At the top of the JS file I created an object containing some SVG icons , which will be used to show a user the predicted result.
/web/static/app.js
const icons = {
upload: `<svg xmlns="http://www.w3.org/2000/svg" width="24" height="24" viewBox="0 0 24 24" fill="none" stroke="currentColor" stroke-width="2" stroke-linecap="round" stroke-linejoin="round"><path d="M21.2 15c.7-1.2 1-2.5.7-3.9-.6-2-2.4-3.5-4.4-3.5h-1.2c-.7-3-3.2-5.2-6.2-5.6-3-.3-5.9 1.3-7.3 4-1.2 2.5-1 6.5.5 8.8m8.7-1.6V21"/><path d="M16 16l-4-4-4 4"/></svg>`,
// we add the loading class to this one so it spins when we add it to the DOM
loading: `<svg class="loading" xmlns="http://www.w3.org/2000/svg" width="24" height="24" viewBox="0 0 24 24" fill="none" stroke="currentColor" stroke-width="2" stroke-linecap="round" stroke-linejoin="round"><line x1="12" y1="2" x2="12" y2="6"></line><line x1="12" y1="18" x2="12" y2="22"></line><line x1="4.93" y1="4.93" x2="7.76" y2="7.76"></line><line x1="16.24" y1="16.24" x2="19.07" y2="19.07"></line><line x1="2" y1="12" x2="6" y2="12"></line><line x1="18" y1="12" x2="22" y2="12"></line><line x1="4.93" y1="19.07" x2="7.76" y2="16.24"></line><line x1="16.24" y1="7.76" x2="19.07" y2="4.93"></line></svg>`,
square: `<svg xmlns="http://www.w3.org/2000/svg" width="24" height="24" viewBox="0 0 24 24" fill="none" stroke="currentColor" stroke-width="2" stroke-linecap="round" stroke-linejoin="round"><rect x="3" y="3" width="18" height="18" rx="2" ry="2"></rect></svg>`,
triangle: `<svg xmlns="http://www.w3.org/2000/svg" width="24" height="24" viewBox="0 0 24 24" fill="none" stroke="currentColor" stroke-width="2" stroke-linecap="round" stroke-linejoin="round"><path d="M3 20h18L12 4z"/></svg>`,
star: `<svg xmlns="http://www.w3.org/2000/svg" width="24" height="24" viewBox="0 0 24 24" fill="none" stroke="currentColor" stroke-width="2" stroke-linecap="round" stroke-linejoin="round"><polygon points="12 2 15.09 8.26 22 9.27 17 14.14 18.18 21.02 12 17.77 5.82 21.02 7 14.14 2 9.27 8.91 8.26 12 2"></polygon></svg>`,
circle: `<svg xmlns="http://www.w3.org/2000/svg" width="24" height="24" viewBox="0 0 24 24" fill="none" stroke="currentColor" stroke-width="2" stroke-linecap="round" stroke-linejoin="round"><circle cx="12" cy="12" r="10"></circle></svg>`
}
Next, I selected the canvas and all of the buttons.
const canvas = document.querySelector(".app__canvas")

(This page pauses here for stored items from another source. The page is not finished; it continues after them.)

### src/rtl/token_pair_rank_hash_table_unit_assert.svh
// ----------------------------------------------------------------------------
// token pair rank hash table assertion macros
// concurrent assertion wrappers on clock and reset, empty for synthesis
// ----------------------------------------------------------------------------
`ifndef TOKEN_PAIR_RANK_HASH_TABLE_UNIT_ASSERT_SVH
`define TOKEN_PAIR_RANK_HASH_TABLE_UNIT_ASSERT_SVH
`ifndef SYNTHESIS
// same-cycle implication
`define TPRH_ASSERT_SAME(label, ante, cons, msg) \
   label: assert property (@(posedge clock) disable iff (reset) (ante) |-> (cons)) \
      else $error(msg);
// next-cycle implication
`define TPRH_ASSERT_NEXT(label, ante, cons, msg) \
   label: assert property (@(posedge clock) disable iff (reset) (ante) |=> (cons)) \
      else $error(msg);
`else
`define TPRH_ASSERT_SAME(label, ante, cons, msg)
`define TPRH_ASSERT_NEXT(label, ante, cons, msg)
`endif
`endif

### src/rtl/tprh_ram.sv
// ----------------------------------------------------------------------------
// tprh_ram
// generic simple dual-port ram, one write and one registered read port
// ----------------------------------------------------------------------------
module tprh_ram #(
   parameter int Width = 8,
   parameter int Depth = 16
) (
   input  logic                     clock,
   input  logic                     wr_en,
   input  logic [$clog2(Depth)-1:0] wr_addr,
   input  logic [Width-1:0]         wr_data,
   input  logic                     rd_en,
   input  logic [$clog2(Depth)-1:0] rd_addr,
   output logic [Width-1:0]         rd_data
);

   logic [Width-1:0] mem_ff [Depth];
   logic [Width-1:0] rd_data_ff;

   always_ff @(posedge clock) begin
      if (wr_en) begin
         mem_ff[wr_addr] <= wr_data;
      end
      if (rd_en) begin
         rd_data_ff <= mem_ff[rd_addr];
      end
   end

   assign rd_data = rd_data_ff;

endmodule

### config.mk
export PLATFORM = sky130hd
export DESIGN_NAME = tprh_ram
export DESIGN_NICKNAME = d
export VERILOG_FILES = /design/src/rtl/token_pair_rank_hash_table_unit_assert.svh /design/src/rtl/tprh_ram.sv
export SDC_FILE = /design/constraint.sdc
export NUM_CORES = 1
export LEC_CHECK = 0
export ABC_AREA = 1
export BUFFER_PORTS_ARGS = -buffer_cell sky130_fd_sc_hd__buf_2
export CAP_MARGIN = 10
export CELL_PAD_IN_SITES_DETAIL_PLACEMENT = 0
export CELL_PAD_IN_SITES_GLOBAL_PLACEMENT = 1
export CORE_AREA = 4 4 115 117
export DETAILED_ROUTE_END_ITERATION = 10
export DIE_AREA = 0 0 119 121
export PLACE_DENSITY = 0.9
export SYNTH_ARGS = -nofsm -noshare
export SYNTH_HDL_FRONTEND = slang
export SYNTH_SLANG_ARGS = --single-unit
### constraint.sdc
create_clock -name clock -period 1.52 [get_ports clock]
set_clock_uncertainty 0.2 [all_clocks]
set_input_delay 0.304 -clock clock [delete_from_list [all_inputs] [get_ports clock]]
set_output_delay 0.304 -clock clock [all_outputs]
set_load 0.02 [all_outputs]
==> impl_metrics.tcl <==
set metrics [dict create \
    status "finished, final reports clean" \
    drt-wirelength-per-cell_um 15.45 \
    critPathKind "flip-flop to output port" \
    stdcell_count 780 \
    dp_hpwl_um 7524 \
    ys_seq_elements 136 \
    slew_headroom 0.5884 \
    postCtsSetupBuffers 0 \
    clk-insertion-delay-late_ns 0.41 \
    crit_family "flip-flops" \
    multi_input_area_um2 1214 \
    ys_warn_count 0 \
    dp_cells 749 \
    hold_path.class "input pin to flip-flop" \
    p_leak_nw 2.994 \
    timing.final.crit_share 0.9973 \
    path_cells "buf_6" \
    syn_inst 551 \
    tns_ns 0 \
    cts.sinks 136 \
    drt-pass1-iter-count 5 \
    finalNetCount 615 \
    max_freq_mhz 659.7 \
    gp_congestion 0.7952 \
    grt_pass1_vias 3802 \
    register_area_um2 4084 \
    n_fill_cell 992 \
    rsz0062_at_grt "yes" \
    die_area_um2 14400 \
    clock-root-buffer "clkbuf_16" \
    p_per_area_nw_per_um2 1330 \
    area_delta_synth_final_pct 18.45 \
    drtIter0Drc 460 \
    synth-seq-area-share 0.6985 \
    slew_viol_final 0 \
    die_w_um 119 \
    grt_pass1_wl_um 19350 \
    htree_levels 4 \
    n_antenna_cell 0 \
    rows 41 \
    fin_crit_ns 1.516 \
    grtUsageTotal 0.1771 \
    synth-xor-area-share 0 \
    drive_gt1_frac 0.1266 \
    critPathMaxFanout 1 \
    worst_pin_slew_ns 0.6165 \
    setup_viol 0 \
    cts_hold_buffers 0 \
    clk_pin_slew_ns 0.06 \
    synth_top_family_by_area "simple AND/OR/NAND/NOR gates" \
    die_y_um 121 \
    overflow 0 \
    cp_slowest_stage_delay_ns 0.44 \
    synth_cell_type_count 11 \
    path_buf_inv 1 \
    numCtsBuffers 17 \
    cts_tree "yes" \
    cts_buffer_depth 2 \
    hold_violations 0 \
    core_area_um2 12360 \
    synth_simple_gate_area_frac 0.2076 \
    cp.arrival_ns 1.01 \
    crit_required_ns 1.02 \
    synth_compound_area_frac 0 \
    synthesis.area_um2 5847 \
    vias 3789 \
    synthMuxAreaShare 0 \
    ant_nets 0 \
    synthAdderAreaFrac 0 \
    grt_antenna_before_repair 0 \
    drt_wl_total_um 12050 \
    maxCapViolations 0 \
    grt_max_degree 41 \
    start_util 0.4729 \
    vias_per_cell 4.858 \
    worst_path_max_delay_cell "edfxtp_1" \
    pin_count 27 \
    syn_avg_cell_area_um2 10.61 \
    io_buffers 26 \
    ir_worst_vdd_mv 0.8354 \
    worstSetupEndpointType "output port" \
    drc 0 \
    critPathLaunchType "flip-flop" \
    syn_nets 570 \
]
-- Yosys cell counts --
cell type  instances  area [µm²]
nand3b_1           2       15.01
buf_4              4       30.03
edfxtp_1         136        4084
nand3_1           97       485.5
nand2_1          173       649.4
inv_2              2       7.510
nor2_1            17       63.81
buf_6              6       67.56
buf_1              1       3.750
buf_2             13       65.06
inv_1            100       375.4
-- kinds of logic (layout without fill, tap and decap cells) --
kind of cell	Yosys count	count (layout)
flip-flops	136	136
AND/OR/NAND/NOR	289	289
buffers and inverters	126	183
-- through the flow --
step / cell area (µm²) / util / hold WS [ns] / setup slack [ns] / power (mW)
after floorplan: 5847 / - / 0.2029 / 0.06516 / 4.642
after global routing: 6925 / 0.5602 / 0.06055 / -0.03504 / 9.507
final: 6925 / 0.5602 / 0.07905 / 0.004075 / 9.207
after global placement: 6256 / 0.5060 / 0.4930 / -0.1764 / 4.835
after CTS: 6919 / 0.5597 / 0.06464 / -0.03060 / 9.280
after detailed placement: 6256 / 0.5060 / 0.4928 / -0.2384 / 4.849
-- layout by cell type, fill, tap and decap left out, types with 4 or more instances in the layout --
cell and count:
nand3_1 97, clkinv_1 4, buf_2 21, buf_12 4, clkbuf_16 17, nand2_1 173, inv_1 100, bufinv_16 6
buf_6 5, buf_4 20, edfxtp_1 136, nor2_1 17
-- flip-flops by register name, indices dropped and copies added (netlist names) --
name and count:
mem_ff 128, rd_data 8
-- routing by layer --
metal	vias up	part of all wire	GRT usage
li1	1867	-	-
met1	1771	0.41	0.2104
met2	128	0.51	0.3094
met3	23	0.059	0.04009
met4	0	0.025	0.07676
met5	-	0	0
-- worst paths after layout --
path                 startpoint          to  slack, ns  cells past startpoint
setup reg to reg   mem_ff[4][7]  rd_data[7]       0.20                      6
hold reg to reg   mem_ff[10][7]  rd_data[7]       0.54                      6
hold / removal            rd_en  rd_data[6]       0.08                      1
setup / recovery     rd_data[4]  rd_data[4]      0.004                      1
-- final cells by class --
| cell class | instances | area share |
|---|---|---|
| flip-flops and latches | 136 | 0.5897 |
| multi-input cells | 289 | 0.1752 |
| clock buffers | 19 | 0.06251 |
| repair buffers | 50 | 0.05655 |
| inverters | 102 | 0.05528 |
| well taps | 172 | 0.03107 |
| clock inverters | 12 | 0.02963 |
-- where the power goes --
group | internal (mW) | switching, mW | total [mW]
Sequential | 4.23 | 0.0291 | 4.26
Clock | 3.03 | 1.38 | 4.42
Combinational | 0.174 | 0.356 | 0.530
Total | 7.44 | 1.77 | 9.21
-- what timing repair did --
item	4_1_cts	5_1_grt
pin swaps	0	0
gates resized for setup	8	2
endpoints found under the setup margin	4	5
Power figures use the tool's default switching activity.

// used to draw stuff on the canvas
const ctx = canvas.getContext("2d")
// resize canvas to canvas dimensions specified in CSS
canvas.width = canvas.offsetWidth
canvas.height = canvas.offsetHeight
const [ prediction, refreshButton, penButton, fillButton, uploadButton ] = document.querySelectorAll(".app__buttons button")
We also need a way to store the canvas's state and configuration, such as how large each drawn pixel should be, mouse position, whether or not we are uploading and image, and an array of all of the canvas's pixels.
const pixelSize = 10
const mouse = { x: 0, y: 0, down: false, tool: "pen" }
let loading = false
let image = []
You can get the mouse position relative to the actual canvas by using the absolute mouse position (obtained through e.clientX
and e.clientY
) and subtracting it by the canvas's relative position to the viewport. We can also use Math.floor
to ensure that each x & y coordinate is fixed into a grid, like pixel art.
const updateMousePosition = (e, mouseDown) => {
const rect = canvas.getBoundingClientRect()
mouse.x = Math.floor((e.clientX - rect.left) / pixelSize) * pixelSize
mouse.y = Math.floor((e.clientY - rect.top) / pixelSize) * pixelSize
}
Adding event listeners will allow us to update the mouse's position every time we move the mouse or click on the canvas. I also included more event listeners to update the mouse's tool between "fill" and "pen".
// update mouse position
canvas.addEventListener("mousemove", updateMousePosition)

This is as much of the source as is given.